Bewegen wir uns von der handfesten Ebene der Tools weg zeigt sich ein anderes Bild: PHP hat eine Identität. Entwickler identifizieren sich mit dieser Sprache, jeder hat seine eigene Geschichte und seine Erfahrungen, und definitiv hat auch jeder seinen Stil und seine Vorlieben, über die gerne gestritten werden darf. PHP ist eine vergleichsweise alte Sprache und hat zwar keinen begrenzten, jedoch einen faktisch gut abgegrenzten Einsatzraum. Außerdem ist es eine feste Größe und aus dem Internet genauso wenig wegzudenken wie HTML und CSS. Was PHP jedoch fehlt ist ein Grundsatz, an dem sich alles orientiert. In Ruby gibt es derer zwei, nämlich alles ist ein Objekt und es gibt mehr als einen Lösungsweg. Hier liegt im Übrigen der ewige Zwist mit der Python-Community begründet, die die Auffassung vertritt, dass es nur einen offensichtlichen Weg zur Lösung geben sollte. PHP hingegen fehlt die klare Vorgabe und Struktur. Dies liegt unter anderem in der Geschichte begründet, PHP wurde nicht geplant, es hat sich einfach entwickelt. Und zu Zeiten der PHP-Entwicklung waren Grundsätze wie ausnahmslose Objektorientierung wohl auch noch nicht an der Tagesordnung. Doch diese fehlende Struktur zeigt sich noch heute vor allem in den PHP-eigenen Klassen und Funktionen.

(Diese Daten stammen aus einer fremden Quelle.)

This design comes from an exercise in tuning for small area and a short achievable clock period on the open sky130 flow, not from production work. Where RTL was checked, it was by simulation tests only, not by an equivalence proof against the original. Power and IR drop assume default switching activity.

==> module FIFO, before the edit <==
module FIFO(clk, rst, wr_en, rd_en, buf_in, buf_out, buf_empty, buf_full, fifo_counter);
input clk, rst, wr_en, rd_en;
input [7:0] buf_in;
output [7:0] buf_out;
output buf_empty, buf_full;
output [6:0] fifo_counter;
reg [7:0] buf_out;
reg buf_full;
reg not_empty;             
wire buf_empty = ~not_empty;
reg [6:0] fifo_counter;
reg [7:0] mem [0:63];
reg [7:0] sel_lo, sel_hi;
wire do_wr = wr_en & ~buf_full;
wire do_rd = rd_en & not_empty;
wire inc = do_wr & ~do_rd;
wire dec = do_rd & ~do_wr;
integer i;
always @(posedge clk) begin
    if (do_wr) begin
        mem[0] <= buf_in;
        for (i = 1; i < 64; i = i + 1)
            mem[i] <= mem[i-1];
    end
end
wire [7:0] lo0, hi0;
fifo_dec3 u_dlo (.a(fifo_counter[2:0]), .y(lo0));
fifo_dec3 u_dhi (.a(fifo_counter[5:3]), .y(hi0));
wire [7:0] lo_up = {lo0[6:0], lo0[7]};
wire [7:0] lo_dn = {lo0[0], lo0[7:1]};
wire [7:0] hi_up = lo0[7] ? {hi0[6:0], hi0[7]} : hi0;
wire [7:0] hi_dn = lo0[0] ? {hi0[0], hi0[7:1]} : hi0;
always @(posedge clk) begin
    sel_lo <= inc ? lo_up : dec ? lo_dn : lo0;
    sel_hi <= inc ? hi_up : dec ? hi_dn : hi0;
end
wire [7:0] grp [0:7];
genvar g;
generate
    for (g = 0; g < 8; g = g + 1) begin : gm
        fifo_mux8 u_m (.sel(sel_lo),
            .d0(mem[(g*8+0+63)%64]), .d1(mem[(g*8+1+63)%64]), .d2(mem[(g*8+2+63)%64]), .d3(mem[(g*8+3+63)%64]),
            .d4(mem[(g*8+4+63)%64]), .d5(mem[(g*8+5+63)%64]), .d6(mem[(g*8+6+63)%64]), .d7(mem[(g*8+7+63)%64]),
            .y(grp[g]));
    end
endgenerate
wire [7:0] out_next;
fifo_mux9 u_mt (.sel(sel_hi & {8{do_rd}}), .hold(~do_rd),
    .d0(grp[0]), .d1(grp[1]), .d2(grp[2]), .d3(grp[3]),
    .d4(grp[4]), .d5(grp[5]), .d6(grp[6]), .d7(grp[7]), .d8(buf_out),
    .y(out_next));
always @(posedge clk or posedge rst) begin
    if (rst)
        buf_out <= 8'd0;
    else
        buf_out <= out_next;
end
always @(posedge clk or posedge rst) begin
    if (rst) begin
        fifo_counter <= 7'd0;
        not_empty <= 1'b0;
        buf_full <= 1'b0;
    end else begin
        if (inc) begin
            fifo_counter <= fifo_counter + 7'd1;
            not_empty <= 1'b1;
            buf_full <= (fifo_counter == 7'd63);
        end else if (dec) begin
            fifo_counter <= fifo_counter - 7'd1;
            not_empty <= (fifo_counter != 7'd1);
            buf_full <= 1'b0;
        end
    end
end
endmodule
export LEC_CHECK = 0
export CAP_MARGIN = 20
export CORE_MARGIN = 2
export CORE_UTILIZATION = 65
export CTS_BUF_LIST = sky130_fd_sc_hd__clkbuf_16
export CTS_CLUSTER_DIAMETER = 100
export CTS_CLUSTER_SIZE = 30
export SETUP_SLACK_MARGIN = 2.85
export SLEW_MARGIN = 20
export SYNTH_HIERARCHICAL = 1
export SYNTH_MINIMUM_KEEP_SIZE = 0
create_clock -name core_clock -period 5.0 [get_ports {clk}]
run.sh (not shown) runs the stock make flow with config.mk's settings and CLKGATE_MAP_FILE= SYNTH_SCRIPT=/design/flow/synth_recipe.tcl, a recipe that flattens the netlist after the stock synthesis.
The baseline completed without violations.
==> next run, changes <==
--- a/flow/design.v
+++ b/flow/design.v
@@ -10,9 +10,9 @@
 reg not_empty;             
 wire buf_empty = ~not_empty;
 reg [6:0] fifo_counter;
 reg [7:0] mem [0:63];
-reg [7:0] sel_lo, sel_hi;
+reg [7:0] sel_lo;
 wire do_wr = wr_en & ~buf_full;
 wire do_rd = rd_en & not_empty;
 wire inc = do_wr & ~do_rd;
 wire dec = do_rd & ~do_wr;
@@ -23,18 +23,15 @@
         for (i = 1; i < 64; i = i + 1)
             mem[i] <= mem[i-1];
     end
 end
-wire [7:0] lo0, hi0;
+wire [7:0] lo0, sel_hi;
 fifo_dec3 u_dlo (.a(fifo_counter[2:0]), .y(lo0));
-fifo_dec3 u_dhi (.a(fifo_counter[5:3]), .y(hi0));
+fifo_dec3 u_dhi (.a(fifo_counter[5:3]), .y(sel_hi));
 wire [7:0] lo_up = {lo0[6:0], lo0[7]};
 wire [7:0] lo_dn = {lo0[0], lo0[7:1]};
-wire [7:0] hi_up = lo0[7] ? {hi0[6:0], hi0[7]} : hi0;
-wire [7:0] hi_dn = lo0[0] ? {hi0[0], hi0[7:1]} : hi0;
 always @(posedge clk) begin
     sel_lo <= inc ? lo_up : dec ? lo_dn : lo0;
-    sel_hi <= inc ? hi_up : dec ? hi_dn : hi0;
 end
 wire [7:0] grp [0:7];
 genvar g;
 generate
@@ -55,21 +52,24 @@
         buf_out <= 8'd0;
     else
         buf_out <= out_next;
 end
+wire [6:0] all1, all0;
+wire full_up, ne_dn;
+fifo_cnt_pre u_pre (.cnt(fifo_counter), .all1(all1), .all0(all0), .full_up(full_up), .ne_dn(ne_dn));
+wire [6:0] tgl = ({7{inc}} & all1) | ({7{dec}} & all0);
 always @(posedge clk or posedge rst) begin
     if (rst) begin
         fifo_counter <= 7'd0;
         not_empty <= 1'b0;
         buf_full <= 1'b0;
     end else begin
+        fifo_counter <= fifo_counter ^ tgl;
         if (inc) begin
-            fifo_counter <= fifo_counter + 7'd1;
             not_empty <= 1'b1;
-            buf_full <= (fifo_counter == 7'd63);
+            buf_full <= full_up;
         end else if (dec) begin
-            fifo_counter <= fifo_counter - 7'd1;
-            not_empty <= (fifo_counter != 7'd1);
+            not_empty <= ne_dn;
             buf_full <= 1'b0;
         end
     end
 end
@@ -94,4 +94,20 @@
 assign y = ({8{sel[0]}} & d0) | ({8{sel[1]}} & d1) | ({8{sel[2]}} & d2) | ({8{sel[3]}} & d3)
          | ({8{sel[4]}} & d4) | ({8{sel[5]}} & d5) | ({8{sel[6]}} & d6) | ({8{sel[7]}} & d7)
          | ({8{hold}} & d8);
 endmodule
+module fifo_cnt_pre(cnt, all1, all0, full_up, ne_dn);
+input [6:0] cnt;
+output [6:0] all1, all0;
+output full_up, ne_dn;
+genvar k;
+assign all1[0] = 1'b1;
+assign all0[0] = 1'b1;
+generate
+    for (k = 1; k < 7; k = k + 1) begin : pre
+        assign all1[k] = &cnt[k-1:0];
+        assign all0[k] = ~|cnt[k-1:0];
+    end
+endgenerate
+assign full_up = (cnt == 7'd63);
+assign ne_dn = (cnt != 7'd1);
+endmodule
After rerunning:
- first-iteration DRC count came out lower by 7.1%
- routed wire length came out lower by about 2.7%
- total power came out lower by 3.3%
- area after synthesis came out lower by 1.8%
- critical path depth came out higher by 4
- register-to-register slack gains 0.04 ns
- global-route usage came out lower by 0.11 points
- non-clock buffer count came out lower by 5
- final cell count came out lower by about 3%
- worst setup slack gains 0.015 ns
- combinational power came out lower by about 2%
- core utilization came out higher by 0.22 points


## run H
Another version of the RTL of FIFO (not shown whole).
Size in the first run: about 1100 cells after synthesis, about 29 I/O pins.
==> module FIFO, before the edit <==
module FIFO(clk, rst, wr_en, rd_en, buf_in, buf_out, buf_empty, buf_full, fifo_counter);
input clk, rst, wr_en, rd_en;
input [7:0] buf_in;
output [7:0] buf_out;
output buf_empty, buf_full;
output [6:0] fifo_counter;
reg [7:0] buf_out;
reg buf_full;
reg not_empty;             
wire buf_empty = ~not_empty;
reg [5:0] cnt_lo;           
wire [6:0] fifo_counter = {buf_full, cnt_lo};
reg [7:0] mem [0:63];
reg [7:0] sel_lo;
wire do_wr = wr_en & ~buf_full;
wire do_rd = rd_en & not_empty;
wire inc = do_wr & ~do_rd;
wire dec = do_rd & ~do_wr;
integer i;
always @(posedge clk) begin
    if (do_wr) begin
        mem[0] <= buf_in;
        for (i = 1; i < 64; i = i + 1)
            mem[i] <= mem[i-1];
    end
end
wire [7:0] lo0, sel_hi;
fifo_dec3 u_dlo (.a(fifo_counter[2:0]), .y(lo0));
fifo_dec3 u_dhi (.a(fifo_counter[5:3]), .y(sel_hi));
wire [7:0] lo_up = {lo0[6:0], lo0[7]};
wire [7:0] lo_dn = {lo0[0], lo0[7:1]};
always @(posedge clk) begin
    sel_lo <= inc ? lo_up : dec ? lo_dn : lo0;
end
wire [7:0] grp [0:7];
genvar g;
generate
    for (g = 0; g < 8; g = g + 1) begin : gm
        fifo_mux8 u_m (.sel(sel_lo),
            .d0(mem[(g*8+0+63)%64]), .d1(mem[(g*8+1+63)%64]), .d2(mem[(g*8+2+63)%64]), .d3(mem[(g*8+3+63)%64]),
            .d4(mem[(g*8+4+63)%64]), .d5(mem[(g*8+5+63)%64]), .d6(mem[(g*8+6+63)%64]), .d7(mem[(g*8+7+63)%64]),
            .y(grp[g]));
    end
endgenerate
wire [7:0] out_next;
fifo_mux9 u_mt (.sel(sel_hi & {8{do_rd}}), .hold(~do_rd),
    .d0(grp[0]), .d1(grp[1]), .d2(grp[2]), .d3(grp[3]),
    .d4(grp[4]), .d5(grp[5]), .d6(grp[6]), .d7(grp[7]), .d8(buf_out),
    .y(out_next));
always @(posedge clk or posedge rst) begin
    if (rst)
        buf_out <= 8'd0;
    else
        buf_out <= out_next;
end
wire [5:0] all1, all0;
wire full_up, ne_dn;
fifo_cnt_pre u_pre (.cnt(cnt_lo), .all1(all1), .all0(all0), .full_up(full_up), .ne_dn(ne_dn));
wire [5:0] tgl = ({6{inc}} & all1) | ({6{dec}} & all0);
always @(posedge clk or posedge rst) begin
    if (rst) begin
        cnt_lo <= 6'd0;
        not_empty <= 1'b0;
        buf_full <= 1'b0;
    end else begin
        cnt_lo <= cnt_lo ^ tgl;
        if (inc) begin
            not_empty <= 1'b1;
            buf_full <= full_up;
        end else if (dec) begin
            not_empty <= ne_dn;
            buf_full <= 1'b0;
        end
    end
end
endmodule
==> module fifo_cnt_pre, before the edit <==
module fifo_cnt_pre(cnt, all1, all0, full_up, ne_dn);
input [5:0] cnt;
output [5:0] all1, all0;
output full_up, ne_dn;
genvar k;
assign all1[0] = 1'b1;
assign all0[0] = 1'b1;
generate
    for (k = 1; k < 6; k = k + 1) begin : pre
        assign all1[k] = &cnt[k-1:0];
        assign all0[k] = ~|cnt[k-1:0];
    end
endgenerate
assign full_up = &cnt;
assign ne_dn = (cnt != 6'd1);
endmodule
==> flow/config.mk <==
export PLATFORM = sky130hd
export DESIGN_NAME = FIFO
export DESIGN_NICKNAME = FIFO
export VERILOG_FILES = /design/flow/design.v
export SDC_FILE = /design/flow/constraint.sdc
export NUM_CORES = 4
export LEC_CHECK = 0
export CAP_MARGIN = 20
export CORE_MARGIN = 2
export CORE_UTILIZATION = 65
export CTS_BUF_LIST = sky130_fd_sc_hd__clkbuf_16
export CTS_CLUSTER_DIAMETER = 100
export CTS_CLUSTER_SIZE = 30
export SETUP_SLACK_MARGIN = 2.85
export SLEW_MARGIN = 20
export SYNTH_HIERARCHICAL = 1
export SYNTH_MINIMUM_KEEP_SIZE = 0
==> flow/constraint.sdc <==
create_clock -name core_clock -period 5.0 [get_ports {clk}]
set_input_delay 1.0000 -clock core_clock [delete_from_list [all_inputs] [get_ports {clk}]]
set_output_delay 1.0000 -clock core_clock [all_outputs]
set_load 0.01 [all_outputs]
--- input diff run H..run C ---
diff --git a/flow/design.v b/flow/design.v
--- a/flow/design.v
+++ b/flow/design.v
@@ -10,6 +10,5 @@
 reg not_empty;             
 wire buf_empty = ~not_empty;
-reg [5:0] cnt_lo;           
-wire [6:0] fifo_counter = {buf_full, cnt_lo};
+reg [6:0] fifo_counter;
 reg [7:0] mem [0:63];
 reg [7:0] sel_lo;
@@ -55,20 +54,17 @@
         buf_out <= out_next;
 end
-wire [5:0] all1, all0;
-wire full_up, ne_dn;
-fifo_cnt_pre u_pre (.cnt(cnt_lo), .all1(all1), .all0(all0), .full_up(full_up), .ne_dn(ne_dn));
-wire [5:0] tgl = ({6{inc}} & all1) | ({6{dec}} & all0);
 always @(posedge clk or posedge rst) begin
     if (rst) begin
-        cnt_lo <= 6'd0;
+        fifo_counter <= 7'd0;
         not_empty <= 1'b0;
         buf_full <= 1'b0;
     end else begin
-        cnt_lo <= cnt_lo ^ tgl;
         if (inc) begin
+            fifo_counter <= fifo_counter + 7'd1;
             not_empty <= 1'b1;
-            buf_full <= full_up;
+            buf_full <= (fifo_counter == 7'd63);
         end else if (dec) begin
-            not_empty <= ne_dn;
+            fifo_counter <= fifo_counter - 7'd1;
+            not_empty <= (fifo_counter != 7'd1);
             buf_full <= 1'b0;
         end
@@ -97,18 +93,2 @@
          | ({8{hold}} & d8);
 endmodule
-module fifo_cnt_pre(cnt, all1, all0, full_up, ne_dn);
-input [5:0] cnt;
-output [5:0] all1, all0;
-output full_up, ne_dn;
-genvar k;
-assign all1[0] = 1'b1;
-assign all0[0] = 1'b1;
-generate
-    for (k = 1; k < 6; k = k + 1) begin : pre
-        assign all1[k] = &cnt[k-1:0];
-        assign all0[k] = ~|cnt[k-1:0];
-    end
-endgenerate
-assign full_up = &cnt;
-assign ne_dn = (cnt != 6'd1);
-endmodule
## What came out
- Run C reached the end of the flow, and the finished layout is clean on the timing, design-rule and antenna checks.
- Run C -> run H: count of clock buffers in the final design flat
- Sum of internal, switching and leakage power of run C is on par with run H.
- The switching portion of total power was comparable across run C and run H.
- Summary: with run H as the reference, length of routed met3 wiring in run C moved up by more than a quarter.
- Relative to run H, the met1 global-route usage of run C is higher by 1.2 points.
- The run with more routed wire is run C, not run H.
- Taking run H as the reference point, the slack of the critical path of run C falls by 0.015 ns.
- Run C vs. run H: maximum fanout along the worst path decreased 1, core utilization grew by 0.56 points.
- NOTE: post-place setup slack in run C falls short of that of run H
- ~same portion of the post-synthesis area used by sequential elements in run C and run H
- Of the two values seen for cell type of the slowest stage on the worst timing path, sky130_fd_sc_hd__dfrtp_2 was produced by run C and sky130_fd_sc_hd__dfrtp_1 by run H.
- Finished layout cell area: run C > run H
- On overall routing resource usage, the lower figure sits with run H, not run C.
- Synthesis-to-finish area growth (higher): run C
Function not checked in run C: the RTL went through the layout flow alone.

[static timing again, ports no longer ideal]
No port has a modelled driver above. Below, the same layouts with a new extraction and two added sets of constraints.
Step 1: set_driving_cell puts a clkbuf_16 on clk and a buf_2 on each other input, an assumption about the parent block.
Step 2 times the ports against the registers' clock, not the clock port: input delays grow and output delays shrink by t, the midpoint of the rising clock arrivals with the driver on.
Slacks: ideal / step 1 / step 2; pairs: ideal / step 1.
run | shift t [ns] | slack for setup (ns) | hold WS [ns] | slew at the worst register clock pin (ns) | pins driven straight from the clock port
the first run of note 1 | 0.595 | 2.821 / 2.769 / 2.286 | 0.424 / 0.424 / 0.424 | 0.12 / 0.12 | 1
the second run of note 1 | 0.595 | 2.836 / 2.785 / 2.271 | 0.453 / 0.453 / 0.453 | 0.12 / 0.12 | 1
run H | 0.601 | 2.807 / 2.751 / 2.270 | 0.453 / 0.453 / 0.453 | 0.12 / 0.12 | 1
run C | 0.597 | 2.793 / 2.739 / 2.217 | 0.452 / 0.452 / 0.452 | 0.12 / 0.12 | 1
After both steps setup and hold are still met in every run listed. For run C, which loses most, drivers alone change the setup slack by -0.054 ns; drivers and shift together by -0.576 ns.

Es ist an der Zeit eine Grundsatzdiskussion zu führen und sich darüber klar zu werden, was PHP ist und wie es sich von anderen unterscheidet. Wir müssen für uns herausfinden, warum uns etwas an dieser Sprache liegt, und wir müssen endgültig klären, ob es ($haystack, $needle) oder ($needle, $haystack) heißen soll. Es gibt kein und, nur ein oder in der Zukunft von PHP.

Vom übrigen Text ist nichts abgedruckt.